Human embryonic stem cell-derived cardiomyocytes (hESC-CMs) have tremendous promise for application in cardiac repair, but their immature phenotype greatly limits their translational potential. The present study was designed to two hypotheses: 1) that previously reported methods to promote the maturation of hESC-CMs by culture on soft polydimethylsiloxane (PDMS) substrates can be upscaled to the quantities required for transplantation studies; and 2) that PDMS-matured hESC-CMs will stably engraft in injured hearts and form graft myocardium with enhanced structural and functional properties. First, we cultured hESC-CMs on either PDMS or tissue culture plastic (TCP) for 20 and 40 days, then phenotyped the resultant populations.
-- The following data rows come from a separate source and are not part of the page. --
**config.mk**
```make
export PLATFORM = sky130hd
export DESIGN_NAME = mem_arbiter_flat
export DESIGN_NICKNAME = d
export VERILOG_FILES = /design/src/rtl/mem_arbiter_pkg.sv /design/src/rtl/mem_arbiter_if.sv /design/src/rtl/mem_arbiter_rr_arb2.sv /design/src/rtl/mem_arbiter.sv /design/src/flat_wrapper.sv
export SDC_FILE = /design/constraint.sdc
export NUM_CORES = 1
export LEC_CHECK = 0
export CORE_ASPECT_RATIO = 1.5
export CORE_MARGIN = 1
export CORE_UTILIZATION = 27
export DETAILED_ROUTE_END_ITERATION = 8
export PLACE_DENSITY = 0.86
export SKIP_LAST_GASP = 1
export SLEW_MARGIN = 20
export SYNTH_ARGS = -nofsm -noshare
export SYNTH_HDL_FRONTEND = slang
export SYNTH_SLANG_ARGS = --single-unit
```
**constraint.sdc**
```tcl
create_clock -name clk -period 2.2 [get_ports clk]
set_clock_uncertainty 0.05 [all_clocks]
set_input_delay 0.22 -clock clk [delete_from_list [all_inputs] [get_ports clk]]
set_output_delay 0.22 -clock clk [all_outputs]
set_load 0.03 [all_outputs]
```
==> src/rtl/pico_bus_decoder.sv <==
// Address decoder/interconnect between the picorv32 native memory port and NUM_SLAVES slaves,
// with registered slave requests, per-access timeout and error status capture.
module pico_bus_decoder
  import pico_bus_pkg::*;
#(
  parameter int NUM_SLAVES     = 4,
  parameter int DECODE_MSB     = 31,
  parameter int DECODE_LSB     = 28,
  parameter logic [NUM_SLAVES*(DECODE_MSB-DECODE_LSB+1)-1:0] SLAVE_REGIONS =
    {4'h3, 4'h2, 4'h1, 4'h0},
  parameter int TIMEOUT_CYCLES = 255,
  parameter logic [31:0] ERROR_RDATA = DEFAULT_ERROR_RDATA
) (
  input  logic                     clock,
  input  logic                     reset,
  input  logic                     m_valid,
  input  logic                     m_instr,
  input  logic [31:0]              m_addr,
  input  logic [31:0]              m_wdata,
  input  logic [3:0]               m_wstrb,
  output logic                     m_ready,
  output logic [31:0]              m_rdata,
  output logic [NUM_SLAVES-1:0]    s_valid,
  output logic                     s_instr,
  output logic [31:0]              s_addr,
  output logic [31:0]              s_wdata,
  output logic [3:0]               s_wstrb,
  input  logic [NUM_SLAVES-1:0]    s_ready,
  input  logic [NUM_SLAVES*32-1:0] s_rdata,
  output logic                     bus_error,
  output logic [31:0]              err_addr,
  output logic [7:0]               err_count
);

  localparam int RW    = DECODE_MSB - DECODE_LSB + 1;
  localparam int IDX_W = (NUM_SLAVES > 1) ? $clog2(NUM_SLAVES) : 1;
  localparam int CW    = (TIMEOUT_CYCLES > 1) ? $clog2(TIMEOUT_CYCLES + 1) : 1;

  function automatic logic [7:0] sat_inc(input logic [7:0] v);
    return (v == 8'hFF) ? v : v + 8'd1;
  endfunction

  bus_state_t             state_q, state_d;
  logic [IDX_W-1:0]       sel_q, sel_d;
  logic [NUM_SLAVES-1:0]  s_valid_q, s_valid_d;
  logic                   s_instr_q, s_instr_d;
  logic [31:0]            s_addr_q, s_addr_d;
  logic [31:0]            s_wdata_q, s_wdata_d;
  logic [3:0]             s_wstrb_q, s_wstrb_d;
  logic [CW-1:0]          cnt_q, cnt_d;
  logic [31:0]            m_rdata_q, m_rdata_d;
  logic                   bus_error_q, bus_error_d;
  logic [31:0]            err_addr_q, err_addr_d;
  logic [7:0]             err_count_q, err_count_d;

  logic [RW-1:0]          region;
  logic [NUM_SLAVES-1:0]  dec_hit;
  logic [IDX_W-1:0]       dec_index;
  logic                   dec_miss;
  logic                   sel_ready;
  logic [31:0]            sel_rdata;
  logic                   timeout_hit;

  assign region = RW'(region_of(m_addr, DECODE_MSB, DECODE_LSB));

  pico_bus_addr_decode #(
    .NUM_SLAVES    (NUM_SLAVES),
    .RW            (RW),
    .IDX_W         (IDX_W),
    .SLAVE_REGIONS (SLAVE_REGIONS)
  ) u_addr_decode (
    .region (region),
    .hit    (dec_hit),
    .index  (dec_index),
    .miss   (dec_miss)
  );

  assign sel_ready = s_ready[sel_q];
  assign sel_rdata = s_rdata[32*int'(sel_q) +: 32];

  // The cycle that would bring the wait count up to TIMEOUT_CYCLES is the last one allowed.
  assign timeout_hit = (TIMEOUT_CYCLES != 0) &&
                       ((32'(cnt_q) + 32'd1) == 32'(TIMEOUT_CYCLES));

  always_comb begin
    state_d     = state_q;
    sel_d       = sel_q;
    s_valid_d   = s_valid_q;
    s_instr_d   = s_instr_q;
    s_addr_d    = s_addr_q;
    s_wdata_d   = s_wdata_q;
    s_wstrb_d   = s_wstrb_q;
    cnt_d       = cnt_q;
    m_rdata_d   = m_rdata_q;
    bus_error_d = 1'b0;
    err_addr_d  = err_addr_q;
    err_count_d = err_count_q;

    unique case (state_q)
      IDLE: begin
        if (m_valid) begin
          if (!dec_miss) begin
            sel_d     = dec_index;
            s_valid_d = dec_hit;
            s_instr_d = m_instr;
            s_addr_d  = m_addr;
            s_wdata_d = m_wdata;
            s_wstrb_d = m_wstrb;
            cnt_d     = '0;
            state_d   = ACCESS;
          end else begin
            m_rdata_d   = ERROR_RDATA;
            bus_error_d = 1'b1;
            err_addr_d  = m_addr;
            err_count_d = sat_inc(err_count_q);
            state_d     = RESPOND;
          end
        end
      end

      ACCESS: begin
        // A ready on the timeout cycle still wins over the error path.
        if (sel_ready) begin
          s_valid_d = '0;
          m_rdata_d = (s_wstrb_q == 4'b0000) ? sel_rdata : 32'h0;
          state_d   = RESPOND;
        end else if (timeout_hit) begin
          s_valid_d   = '0;
          m_rdata_d   = ERROR_RDATA;
          bus_error_d = 1'b1;
          err_addr_d  = s_addr_q;
          err_count_d = sat_inc(err_count_q);
          state_d     = RESPOND;
        end else begin
          cnt_d = cnt_q + CW'(1);
        end
      end

      RESPOND: state_d = IDLE;

      default: state_d = IDLE;
    endcase
  end

  always_ff @(posedge clock) begin
    // NOTE: reset is sampled on the clock edge, and all state uses non-blocking assignments.
    if (reset) begin
      state_q     <= IDLE;
      sel_q       <= '0;
      s_valid_q   <= '0;
      s_instr_q   <= 1'b0;
      s_addr_q    <= '0;
      s_wdata_q   <= '0;
      s_wstrb_q   <= '0;
      cnt_q       <= '0;
      m_rdata_q   <= '0;
      bus_error_q <= 1'b0;
      err_addr_q  <= '0;
      err_count_q <= '0;
    end else begin
      state_q     <= state_d;
      sel_q       <= sel_d;
      s_valid_q   <= s_valid_d;
      s_instr_q   <= s_instr_d;
      s_addr_q    <= s_addr_d;
      s_wdata_q   <= s_wdata_d;
      s_wstrb_q   <= s_wstrb_d;
      cnt_q       <= cnt_d;
      m_rdata_q   <= m_rdata_d;
      bus_error_q <= bus_error_d;
      err_addr_q  <= err_addr_d;
      err_count_q <= err_count_d;
    end
  end

  assign m_ready   = (state_q == RESPOND);
  assign m_rdata   = m_rdata_q;
  assign s_valid   = s_valid_q;
  assign s_instr   = s_instr_q;
  assign s_addr    = s_addr_q;
  assign s_wdata   = s_wdata_q;
  assign s_wstrb   = s_wstrb_q;
  assign bus_error = bus_error_q;
  assign err_addr  = err_addr_q;
  assign err_count = err_count_q;

endmodule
All hESC-CMs were engineered to express the fluorescent voltage-sensitive protein ASAP1 to facilitate in vitro and in vivo electrophysiological studies. Relative to their counterparts on TCP, hESC-CMs on PDMS at both time-points exhibited increased cardiac gene expression as well as a more mature structural and electrophysiological phenotype in vitro. Single-cell transcriptomics confirmed enrichment of cardiac maturation markers including gene pathways involved in cardiac contraction, extracellular matrix organization, sarcomerogenesis, and adult heart development in PDMS versus TCP cultures. Next, we transplanted day 20 or 40 TCP vs PDMS ASAP1+ hESC-CMs into injured guinea pig hearts. Recipient hearts were later analyzed by ex vivo optical voltage mapping studies and histology. While CMs from both substrates showed similar capacity for engraftment, grafts formed with PDMS-matured myocytes had more mature structural properties including enhanced alignment, sarcomere lengths and maturation marker expression. Most importantly, graft formed with PDMS-matured myocytes showed improved electrophysiological properties including better host-graft electromechanical integration and more rapid and uniform propagation. We conclude that large quantities of matured hESC-CMs can indeed be economically produced by these methods. Moreover, PDMS-matured myocytes form large intramyocardial grafts with enhanced cardiac structure and electrical function, thereby establishing that maturation prior to transplantation meaningfully improves outcomes in vivo.